Leconte, Sébastien-Charles


Texte de Sébastien-Charles Leconte (1911).


Les Césars, casqués d’or sous l’aigle qui les somme,
Disent : « Le flot humain déferle en mugissant ;
Construisons une digue avec la chair de l’homme,
Les corps seront la pierre et le mortier le sang !
On tuera les vieillards et l’on vendra les vierges,
Les mâles au sein gauche auront un trou béant…
L’océan s’est fâché : qu’on marque à coups de verges
Les épaves de l’Océan. »
 
Les Pontifes, au front cerclé d’or sous la mure,
Disent : « Terre sacrée, ô cœur de l’univers
Dont la foi nous élit et dont l’amour nous titre,
Vas-tu donc t’envoler de nos mains, à travers
Le vaste éther qui roule, au remous de son onde,
Les constellations, neige aux flocons de feu ?…
Terre ! reste immobile, et sois l’autel du Monde,
Telle que te créa ton Dieu. »
 
Et les Sages, pécheurs du gouffre des Idées,
Disent : « Rentrons ! cachons nos nefs dans les roseaux,
En vain le sel marin brûla nos mains ridées,
Nous avons mesuré l’étiage des eaux :
La vague est désormais étale.
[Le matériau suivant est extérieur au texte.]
**src/rtl/midi_voice_alloc_pkg.sv**
```systemverilog
// -----------------------------------------------------------------------------
// midi_voice_alloc_pkg
// Shared constants and types for the MIDI receive / voice allocation slice.
//   - MIDI channel-message status nibbles used by the parser
//   - parser state encoding
//   - pitch bend centre value
//   - helper deciding which status nibbles open a message on our channel
// Optional feature macro: MIDI_PITCH_BEND_EN (enables the Ex pitch bend message).
// -----------------------------------------------------------------------------
package midi_voice_alloc_pkg;

   localparam logic [3:0] ST_NOTE_OFF = 4'h8;
   localparam logic [3:0] ST_NOTE_ON  = 4'h9;
   localparam logic [3:0] ST_CC       = 4'hB;
   localparam logic [3:0] ST_BEND     = 4'hE;

   localparam logic [13:0] PITCH_CENTER = 14'h2000;

`ifdef MIDI_PITCH_BEND_EN
   localparam bit BEND_EN = 1'b1;
`else
   localparam bit BEND_EN = 1'b0;
`endif

   typedef enum logic [1:0] {
      P_IDLE  = 2'd0,
      P_DATA1 = 2'd1,
      P_DATA2 = 2'd2
   } parser_state_t;

   // Status nibbles we decode; every other channel message is treated as foreign.
   function automatic logic type_accepted(input logic [3:0] t);
      return (t == ST_NOTE_OFF) || (t == ST_NOTE_ON) || (t == ST_CC) ||
             (BEND_EN && (t == ST_BEND));
   endfunction

endpackage

```
**src/rtl/midi_voice_alloc_voice_finder.sv**
```systemverilog
// -----------------------------------------------------------------------------
// voice_finder
// Combinational priority search over the voices: returns the lowest index i
// with en[i]=1 and, when use_key=1, key_tab[i]==key.
// Ports:
//   en       in   VOICES      candidate voices
//   key_tab  in   VOICES*7    stored key per voice, voice i at [i*7 +: 7]
//   key      in   7           key to compare against
//   use_key  in   1           1 = also require key match
//   hit      out  1           some voice qualified
//   idx      out  V_WIDTH     lowest qualifying voice (0 when no hit)
// -----------------------------------------------------------------------------
module voice_finder #(
   parameter int VOICES  = 8,
   parameter int V_WIDTH = 3
) (
   input  logic [VOICES-1:0]   en,
   input  logic [VOICES*7-1:0] key_tab,
   input  logic [6:0]          key,
   input  logic                use_key,
   output logic                hit,
   output logic [V_WIDTH-1:0]  idx
);

   // Scan from the top down so the last assignment is the lowest index.
   always_comb begin
      hit = 1'b0;
      idx = '0;
      for (int i = VOICES - 1; i >= 0; i--) begin
         if (en[i] && (!use_key || (key_tab[i*7 +: 7] == key))) begin
            hit = 1'b1;
            idx = V_WIDTH'(i);
         end
      end
   end

endmodule

```
**src/rtl/midi_voice_alloc.sv**
```systemverilog
// -----------------------------------------------------------------------------
// midi_voice_alloc
// MIDI byte-stream receiver for the synth engine. Parses channel messages with
// running status, filters one channel, allocates note-ons to voices (retrigger,
// then lowest free voice, then round-robin steal), releases voices on note-off
// and forwards control changes as a one-cycle write on adr/data.
// Optional feature macro: MIDI_PITCH_BEND_EN -- when defined, Ex messages on
// midi_ch update pitch_val; otherwise Ex is foreign and pitch_val stays centred.
// Ports:
//   sys_clk      in   1        clock, rising edge
//   iRST_N       in   1        asynchronous active-low reset
//   byteready    in   1        midibyte valid strobe
//   midibyte     in   8        received byte
//   midi_ch      in   4        accepted channel
//   voice_free   in   VOICES   envelope idle per voice
//   keys_on      out  VOICES   gate per voice
//   note_on      out  1        STROBE_LEN-cycle pulse per note-on
//   cur_key_adr  out  V_WIDTH  voice of last note event
//   cur_key_val  out  8        key of last note event
//   cur_vel_on   out  8        velocity of last note-on
//   cur_vel_off  out  8        velocity of last note-off
//   write        out  1        CC write strobe
//   adr          out  7        CC number
//   data         out  8        CC value
//   pitch_val    out  14       pitch bend value
// Handshake: byteready is a single-cycle valid with no ready; every strobed
// byte is consumed in the cycle it is presented.
// -----------------------------------------------------------------------------
module midi_voice_alloc
   import midi_voice_alloc_pkg::*;
#(
   parameter int VOICES     = 8,
   parameter int V_WIDTH    = 3,
   parameter int STROBE_LEN = 64
) (
   input  logic               sys_clk,
   input  logic               iRST_N,
   input  logic               byteready,
   input  logic [7:0]         midibyte,
   input  logic [3:0]         midi_ch,
   input  logic [VOICES-1:0]  voice_free,
   output logic [VOICES-1:0]  keys_on,
   output logic               note_on,
   output logic [V_WIDTH-1:0] cur_key_adr,
   output logic [7:0]         cur_key_val,
   output logic [7:0]         cur_vel_on,
   output logic [7:0]         cur_vel_off,
   output logic               write,
   output logic [6:0]         adr,
   output logic [7:0]         data,
   output logic [13:0]        pitch_val
);

   localparam int CNT_W = $clog2(STROBE_LEN + 1);

   // ---------------- parser ----------------
   parser_state_t state, state_nx;
   logic          rs_valid, rs_valid_nx;
   logic [3:0]    rs_type, rs_type_nx;
   logic [6:0]    d1;
   logic          d1_ld, ev_fire;

   logic is_rt, is_sys, is_status;
   assign is_rt     = (midibyte[7:3] == 5'b11111);
   assign is_sys    = (midibyte[7:4] == 4'hF) && !is_rt;
   assign is_status = midibyte[7];

   always_ff @(posedge sys_clk or negedge iRST_N) begin
      if (!iRST_N) begin
         state    <= P_IDLE;
         rs_valid <= 1'b0;
         rs_type  <= 4'h0;
         d1       <= 7'h00;
      end else begin
         state    <= state_nx;
         rs_valid <= rs_valid_nx;
         rs_type  <= rs_type_nx;
         if (d1_ld) d1 <= midibyte[6:0];
      end
   end

   always_comb begin
      state_nx    = state;
      rs_valid_nx = rs_valid;
      rs_type_nx  = rs_type;
      d1_ld       = 1'b0;
      ev_fire     = 1'b0;
      if (byteready) begin
         if (is_rt) begin
            // realtime bytes may interleave anywhere; leave the parser untouched
         end else if (is_sys) begin
            rs_valid_nx = 1'b0;
            state_nx    = P_IDLE;
         end else if (is_status) begin
            // channel filter is evaluated here only, so midi_ch changes apply at the next status
            rs_type_nx = midibyte[7:4];
            if ((midibyte[3:0] == midi_ch) && type_accepted(midibyte[7:4])) begin
               rs_valid_nx = 1'b1;
               state_nx    = P_DATA1;
            end else begin
               rs_valid_nx = 1'b0;
               state_nx    = P_IDLE;
            end
         end else begin
            case (state)
               P_IDLE: begin
                  if (rs_valid) begin
                     d1_ld    = 1'b1;
                     state_nx = P_DATA2;
                  end
               end
               P_DATA1: begin
                  d1_ld    = 1'b1;
                  state_nx = P_DATA2;
               end
               P_DATA2: begin
                  ev_fire  = 1'b1;
                  state_nx = P_DATA1;
               end
               default: state_nx = P_IDLE;
            endcase
         end
      end
   end

   // ---------------- event decode ----------------
   logic [6:0] vel;
   logic       ev_on, ev_off, ev_cc;
   assign vel    = midibyte[6:0];
   assign ev_on  = ev_fire && (rs_type == ST_NOTE_ON) && (vel != 7'd0);
   assign ev_off = ev_fire && ((rs_type == ST_NOTE_OFF) ||
                               ((rs_type == ST_NOTE_ON) && (vel == 7'd0)));
   assign ev_cc  = ev_fire && (rs_type == ST_CC);

   // ---------------- voice search ----------------
   logic [VOICES*7-1:0] key_tab;
   logic [V_WIDTH-1:0]  rr_ptr;
   logic                on_hit, free_hit, off_hit;
   logic [V_WIDTH-1:0]  on_idx, free_idx, off_idx, on_v;
   logic                steal;

   voice_finder #(.VOICES(VOICES), .V_WIDTH(V_WIDTH)) u_on_match (
      .en(keys_on), .key_tab(key_tab), .key(d1), .use_key(1'b1),
      .hit(on_hit), .idx(on_idx)
   );

   voice_finder #(.VOICES(VOICES), .V_WIDTH(V_WIDTH)) u_free (
      .en(voice_free & ~keys_on), .key_tab(key_tab), .key(d1), .use_key(1'b0),
      .hit(free_hit), .idx(free_idx)
   );

   voice_finder #(.VOICES(VOICES), .V_WIDTH(V_WIDTH)) u_off_match (
      .en(keys_on), .key_tab(key_tab), .key(d1), .use_key(1'b1),
      .hit(off_hit), .idx(off_idx)
   );

   assign steal = !on_hit && !free_hit;
   assign on_v  = on_hit ? on_idx : (free_hit ? free_idx : rr_ptr);

   // ---------------- registered outputs ----------------
   logic [CNT_W-1:0] cnt;

   always_ff @(posedge sys_clk or negedge iRST_N) begin
      if (!iRST_N) begin
         keys_on     <= '0;
         key_tab     <= '0;
         rr_ptr      <= '0;
         note_on     <= 1'b0;
         cnt         <= '0;
         cur_key_adr <= '0;
         cur_key_val <= 8'h00;
         cur_vel_on  <= 8'h00;
         cur_vel_off <= 8'h00;
         write       <= 1'b0;
         adr         <= 7'h00;
         data        <= 8'h00;
      end else begin
         write <= 1'b0;

         // note_on is high for the load cycle plus STROBE_LEN-1 countdown cycles
         if (note_on) begin
            if (cnt == '0) note_on <= 1'b0;
            else           cnt     <= cnt - 1'b1;
         end

         if (ev_on) begin
            keys_on[on_v]            <= 1'b1;
            key_tab[int'(on_v)*7 +: 7] <= d1;
            cur_key_adr              <= on_v;
            cur_key_val              <= {1'b0, d1};
            cur_vel_on               <= {1'b0, vel};
            note_on                  <= 1'b1;
            cnt                      <= CNT_W'(STROBE_LEN - 1);
            if (steal)
               rr_ptr <= (rr_ptr == V_WIDTH'(VOICES - 1)) ? '0 : rr_ptr + 1'b1;
         end

         if (ev_off && off_hit) begin
            keys_on[off_idx] <= 1'b0;
            cur_key_adr      <= off_idx;
            cur_key_val      <= {1'b0, d1};
            cur_vel_off      <= {1'b0, vel};
         end

         if (ev_cc) begin
            write <= 1'b1;
            adr   <= d1;
            data  <= {1'b0, vel};
         end
      end
   end

`ifdef MIDI_PITCH_BEND_EN
   // first data byte is the LSB, second the MSB
   always_ff @(posedge sys_clk or negedge iRST_N) begin
      if (!iRST_N)
         pitch_val <= PITCH_CENTER;
      else if (ev_fire && (rs_type == ST_BEND))
         pitch_val <= {vel, d1};
   end
`else
   assign pitch_val = PITCH_CENTER;
`endif

endmodule

```
**config.mk**
```make
export PLATFORM = sky130hd
export DESIGN_NAME = midi_voice_alloc
export DESIGN_NICKNAME = d
export VERILOG_FILES = /design/src/rtl/midi_voice_alloc_pkg.sv /design/src/rtl/midi_voice_alloc_voice_finder.sv /design/src/rtl/midi_voice_alloc.sv
export SDC_FILE = /design/constraint.sdc
export NUM_CORES = 1
export LEC_CHECK = 0
export ABC_AREA = 1
export CAP_MARGIN = 15
export CORE_ASPECT_RATIO = 1.25
export CORE_UTILIZATION = 50
export CTS_CLUSTER_SIZE = 20
export DETAILED_ROUTE_END_ITERATION = 16
export HOLD_SLACK_MARGIN = 0.02
export PLACE_DENSITY = 0.83
export SETUP_SLACK_MARGIN = 0.02
export SYNTH_ARGS = -nofsm -noshare
export SYNTH_HDL_FRONTEND = slang
export SYNTH_HIERARCHICAL = 1
export SYNTH_SLANG_ARGS = --single-unit
```
**constraint.sdc**
```tcl
create_clock -name sys_clk -period 3.7 [get_ports sys_clk]
set_input_delay 0.74 -clock sys_clk [delete_from_list [all_inputs] [get_ports sys_clk]]
set_output_delay 0.74 -clock sys_clk [all_outputs]
set_load 0.02 [all_outputs]
```
* After elaboration in Yosys (flattened, before gate mapping)
Cells that the tools add are included.
** Word-level totals
- Word-level logic and storage cells :: 164
- Input port bits :: 23
- Register bits after elaboration :: 129
- Output and inout bits :: 66
** Operators by class
- Mux-type cells :: 72
- Bitwise logic cells :: 7
- $mul :: 1
- Add/subtract/negate cells :: 3
- Equal/unequal tests :: 22
- Shift operators :: 2
- Magnitude comparators :: 4
- Reductions and logical operators :: 37
** Operators by type and width (count)
- $mux 3 :: 21
- $bwmux 56 :: 1
- $eq 7x7->1 :: 8
- $shift 7x33->56 const A :: 1
- $shiftx 7x33->56 :: 1
- $mux 1 :: 36
- $neg 6->33 :: 1
- $mux 8 :: 4
- $eq 4x4->1 const B :: 7
- $mux 7 :: 3
- $logic_and 1x1->1 :: 19
- $and 8x8->8 :: 2
- $not 8->8 :: 2
- $logic_not 7->1 :: 2
- $lt 3x4->1 const B :: 2
- $or 8x8->8 :: 1
- $reduce_bool 7->1 :: 1
- $sub 7x1->7 const B :: 1
- $demux 1 s3 :: 2
- $ge 3x1->1 const B :: 2
- $mul 3x3->6 const B :: 1
- $mux 2 :: 3
- $pmux 2 s3 :: 1
- $reduce_and 3->1 :: 2
- other kinds (16) :: 24

* Logic depth before layout (Yosys ltp)
- Word-level depth :: 20
- Mapped depth :: 29
- Gate-level depth less buffers :: 25

* Cells and area by module
The synthesis kept the hierarchy.
** By module, submodules not included
- midi_voice_alloc :: instances 1, seq. area each 3203.1 µm², area each 5875.6 µm², cells an instance 701
- voice_finder :: instances 3, seq. area each 0.0 µm², area each 967.2 µm², cells an instance 160

* Least setup slack after synthesis
OpenSTA, ideal clock, no wires.
- Path type :: register to register
- From :: reg d1[1]
- To :: reg key_tab[42]
- Period minus slack after synthesis :: 3.350 ns
- Arrival time :: 3.285 ns
- Cell stages (with the launch flop) :: 23
- Required time :: 3.635 ns
- Buffers on the path :: 4
- Setup time :: 0.065 ns
- Setup slack :: 0.350 ns
- Cell sequence :: dfrtp_1 -> buf_6 -> inv_4 -> or2_1 -> nand3_1 -> nor2_1 -> nand2_1 -> nand2_1 -> nand2_2 -> nand2_1 -> nor2_2 -> nand4_1 -> inv_2 -> or2_0 -> nand2_1 -> buf_2 -> buf_2 -> ha_1 -> clkbuf_1 -> nand3_2 -> nor2_1 -> nand2_1 -> nand2_1
** On the way
- Cells in the longest elaborated chain, start to end :: 15
- Elaborated cells between the ends (all ways) :: 38
- Classes of those cells :: add/sub (1); mul (1); eq/ne (8); shift (2); mux (18); reduce/logical (8)
** RTL lines
- from (decl) :: line midi_voice_alloc.sv:60 : logic [6:0] d1;
- from (signal assigned) :: line midi_voice_alloc.sv:78 : if (d1_ld) d1 <= midibyte[6:0];
- $eq 7x7->1
- $logic_and 1x1->1 :: line midi_voice_alloc_voice_finder.sv:30 : if (en[i] && (!use_key || (key_tab[i*7 +: 7] == key))) begin
- $mux 1 (7 in a row) :: line midi_voice_alloc_voice_finder.sv:30
- $mux 1 (*) :: line midi_voice_alloc_voice_finder.sv:30
- named net on_hit :: line midi_voice_alloc.sv:138 : logic on_hit, free_hit, off_hit;
- $mux 3 (*) :: line midi_voice_alloc.sv:158 : assign on_v = on_hit ? on_idx : (free_hit ? free_idx : rr_ptr);
- $mul 3x3->6 (*) :: line midi_voice_alloc.sv:188 : key_tab[int'(on_v)*7 +: 7] <= d1;
- $neg 6->33 (*) :: line midi_voice_alloc.sv:188
- $shiftx 7x33->56 / $shift 7x33->56 (equally long branches) :: line midi_voice_alloc.sv:188
- $bwmux 56 (*) :: line midi_voice_alloc.sv:188
- to (signal assigned) :: line midi_voice_alloc.sv:166 : key_tab <= '0;
- to (signal, indexed assignment) :: line midi_voice_alloc.sv:188
- to (decl) :: line midi_voice_alloc.sv:136 : logic [VOICES*7-1:0] key_tab;
Mark *: on every way through the listed nets, which the timed path passes. The rest lies on a longest branch.
A chain may end at the register's enable or synchronous reset.

* Worst setup path in the final report
- From :: reg d1[4]
- To :: reg key_tab[2]
The elaborated chain is that of the path after synthesis.

==> results.yml <==
sta:
  fin_tns_setup_ps: 0
  rsz0062_at_grt: "false"
  max_slew.worst_pin.slew_ps: 554
  slew-limit-headroom: 0.630
  period_minus_slack_ps: 3390
  layout_setup_ws_ps: 308
  slew_violations: 0
  max_freq_mhz: 295
  setup_viol: 0
  hold_viol_final: 0
  fin_crit_sh: 0.917
  whs_ps: 250
  fin_skew_ps: 7.59
finish:
  final_net_count: 1286
  diodes: 0
  area_delta_synth_final_pct: 16.2
  drive_gt1_frac: 0.103
  mostFrequentLayoutCell: "nand2_1"
  final_util: 0.601
  final_cell_mix: "nand2_1 (401), dfrtp_1 (126), nor2_1 (108)"
synth:
  synth_fa_ha_area_frac: 0.00998
  synth_area_sq_um: 8780
  synthTopCellsByArea: "dfrtp_1 (36%), nand2_1 (17%), xnor2_1 (7.7%), xor2_1 (6.2%), nor2_1 (4.6%)"
  yosys.area.top_type: "dfrtp_1"
  synth-seq-cells: 128
  synth_top_area_frac: 0.365
  avgSynthCellArea_sq_um: 7.43
  yosysUniqueCellTypes: 42
  synthXorXnorAreaFrac: 0.144
  synth_compound_area_frac: 0.0460
  synth_mux_area_frac: 0
  syn_inst: 1181
  synth_top_family_by_area: "simple AND/OR/NAND/NOR gates"
  yosys_warnings: 6
  seq_area_frac_synth: 0.365
  synth-simple-area-share: 0.334
drt:
  first_pass_iters: 5
  remaining_drc_errors: 0
  routed_wl_um: 22400
  vias: 7748
  wl_per_cell_um: 15.1
  initialDrtViolationCount: 573
  drtAntennaViolNets: 0
  viasPerCell: 5.21
place:
  dp_hpwl_um: 16000
  pre_cts_ws_ps: 210
  gp_congestion: 0.933
  io_buffers: 70
power:
  clock_power_share: 0.266
  swShare: 0.396
  p_sw_mw: 2.53
  p_seq_frac: 0.294
  ir_worst_vdd_v: 0.000506
  combPwrFrac: 0.440
  intPower_mw: 3.86
  power_density_nw_per_um2: 627
  leakagePower_nw: 5.15
grt:
  grt_pass1_vias: 7399
  grt_usage: 0.260
  grt_pass1_wl_um: 36600
  antenna_found_initial: 0
  overflow: 0
  grt_max_degree: 101
clock_tree:
  cts_root_buf: "clkbuf_16"
  postCtsSetupBuffers: 0
  hold_buffers: 0
  numCtsBuffers: 17
  htreeDepth: 4
  cts.clk_slew.worst_paths_ps: 60
  clock_latency_ps: 420
  clock-sinks: 128
  cts_buffer_depth: 2
  cts_tree: "done"
  cts_resized: 0
floorplanning:
  initial_core_util: 0.517
  num_io_pins: 89
  die_area_sq_um: 18100
  coreArea_sq_um: 17000
  dieHeight_um: 150
  die_w_um: 121
  rows: 53
critical_path:
  crit_arrival_ps: 3700
  startpoint: "d1[4]$_DFFE_PN0P_"
  r2r-start: "d1[4]$_DFFE_PN0P_"
  rr_endpoint: "key_tab[2]$_DFFE_PN0P_"
  critical_path.max_fanout: 15
  startpoint_type: "register"
  r2r_cells: 17
  required_ps: 4010
  critical_path_class: "register to register"
  reg2reg_slack_ps: 310
  endpoint_kind: "register"
hold_path:
  min_path_type: "input pin to asynchronous set/reset pin"
flow_run:
  cap_violations: 0
status:
  outcome: "finished, final reports clean"
-- worst max path at each step --
stage                              endpoint  slack, ps
detailed placement  key_tab[50]$_DFFE_PN0P_        210
global placement    key_tab[51]$_DFFE_PN0P_        320
CTS                 key_tab[41]$_DFFE_PN0P_        140
global route        key_tab[21]$_DFFE_PN0P_         30
floorplan           key_tab[42]$_DFFE_PN0P_        350
finish               key_tab[2]$_DFFE_PN0P_        310
-- synth_stat cells --
cell type / count
nand2_1: 402
dfrtp_1: 128
nor2_1: 108
inv_1: 89
xnor2_1: 77
xor2_1: 62
nand3_1: 55
buf_6: 23
a21oi_1: 21
o21ai_0: 21
nand4_1: 20
nor3_1: 20
buf_4: 18
nand2_2: 16
buf_2: 12
or2_0: 10
a21oi_2: 9
o21ai_1: 9
inv_2: 8
nor2_2: 8
ha_1: 7
nor4_1: 7
inv_4: 6
nand2_4: 6
nor2_4: 5
clkbuf_1: 4
nor3_2: 4
a211oi_1: 3
o31ai_1: 3
or2_1: 3
xnor2_2: 3
conb_1: 2
nand3_2: 2
or2_2: 2
a41oi_1: 1
and2_1: 1
inv_6: 1
nand2_8: 1
nand3b_1: 1
o211ai_1: 1
o21ai_2: 1
or2_4: 1
-- kinds of logic after synthesis --
family,count (synthesis)
flip-flops,128
buffers and inverters,161
adder cells (fa/ha/maj),7
other,2
XOR/XNOR,142
AND/OR/NAND/NOR,672
AO/OA/AOI/OAI,69
-- power by group through the flow --
| stage | Sequential, mW | Combinational [mW] | Clock [mW] |
|---|---|---|---|
| floorplan | 2.06 | 1.79 | 0 |
| global placement | 1.88 | 2.69 | 0 |
| detailed placement | 1.89 | 2.75 | 0 |
| CTS | 1.88 | 2.78 | 1.71 |
| global route | 1.92 | 3.06 | 1.77 |
| finish | 1.88 | 2.81 | 1.70 |
-- through the flow --
stage	instances	cell area, sq um	total power, mW
4_1_cts	1487	10200	6.37
3_3_place_gp	1457	9600	4.57
6_report	1487	10200	6.39
2_1_floorplan	1200	8850	3.85
3_5_place_dp	1457	9600	4.64
5_1_grt	1487	10200	6.74
-- registers in the layout, indices dropped and copies added, names as in the netlist, 2 cells and up --
register,flops
cur_vel_off,7
adr,7
rs_type,4
state,2
keys_on,8
cur_vel_on,7
cur_key_val,7
d1,7
key_tab,56
cur_key_adr,3
data,7
cnt,7
rr_ptr,3
-- cell type report --
type	count	area, sq um
Clock inverter	10	139
Multi-Input combinational cell	911	4780
Tap cell	220	275
Sequential cell	128	3210
Timing Repair Buffer	94	941
Inverter	104	413
Clock buffer	20	447
Fill cell	1496	6780
-- per-layer routing --
layer | wire length [um] | vias up | part of all wire | global-route usage
met4 | 1120 | 0 | 0.050 | 0.140
li1 | - | 3769 | - | -
met1 | 8900 | 3591 | 0.40 | 0.302
met3 | 1430 | 78 | 0.064 | 0.0553
met5 | 0 | - | 0 | 0
met2 | 10900 | 310 | 0.49 | 0.447
-- critical path, cell delays in order (launching register included) --
cell and delay (ps):
dfrtp_2 550, xor2_1 230, nor3_1 300, nand4_1 220, nand2_1 110, nand2_1 80
nand2_2 100, inv_2 50, nand4_1 80, inv_2 80, or2_2 280, nand2_2 130
ha_1 300, buf_4 200, nor2_4 230, nand2_2 160, nand2_1 100, nand2_1 50
Note: power is estimated with default switching activity, not from simulation.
Qu’on amène
Les voiles ! que chacun retourne à sa maison !
Tu ne monteras pas plus haut, Pensée humaine !
Tu n’iras pas plus loin, Raison ! »
 
Et les petits enfants, qui jouaient sur la grève,
Voient moutonner le flot sous ses blanches toisons,
Et la mer, comme un peuple en courroux, qui se lève
Innombrable, et qui vient de tous les horizons…
Et leur troupe, contente encore qu’effarée,
S’assemble, fier conseil de graves potentats,
Et dit : « Nous barrerons la route à la marée ;
Mettons du sable en petits tas. »

(Le Masque de fer.)


Paru aussi in : L’Anarchie (1905-1914), nº 30 (27 juin 1912)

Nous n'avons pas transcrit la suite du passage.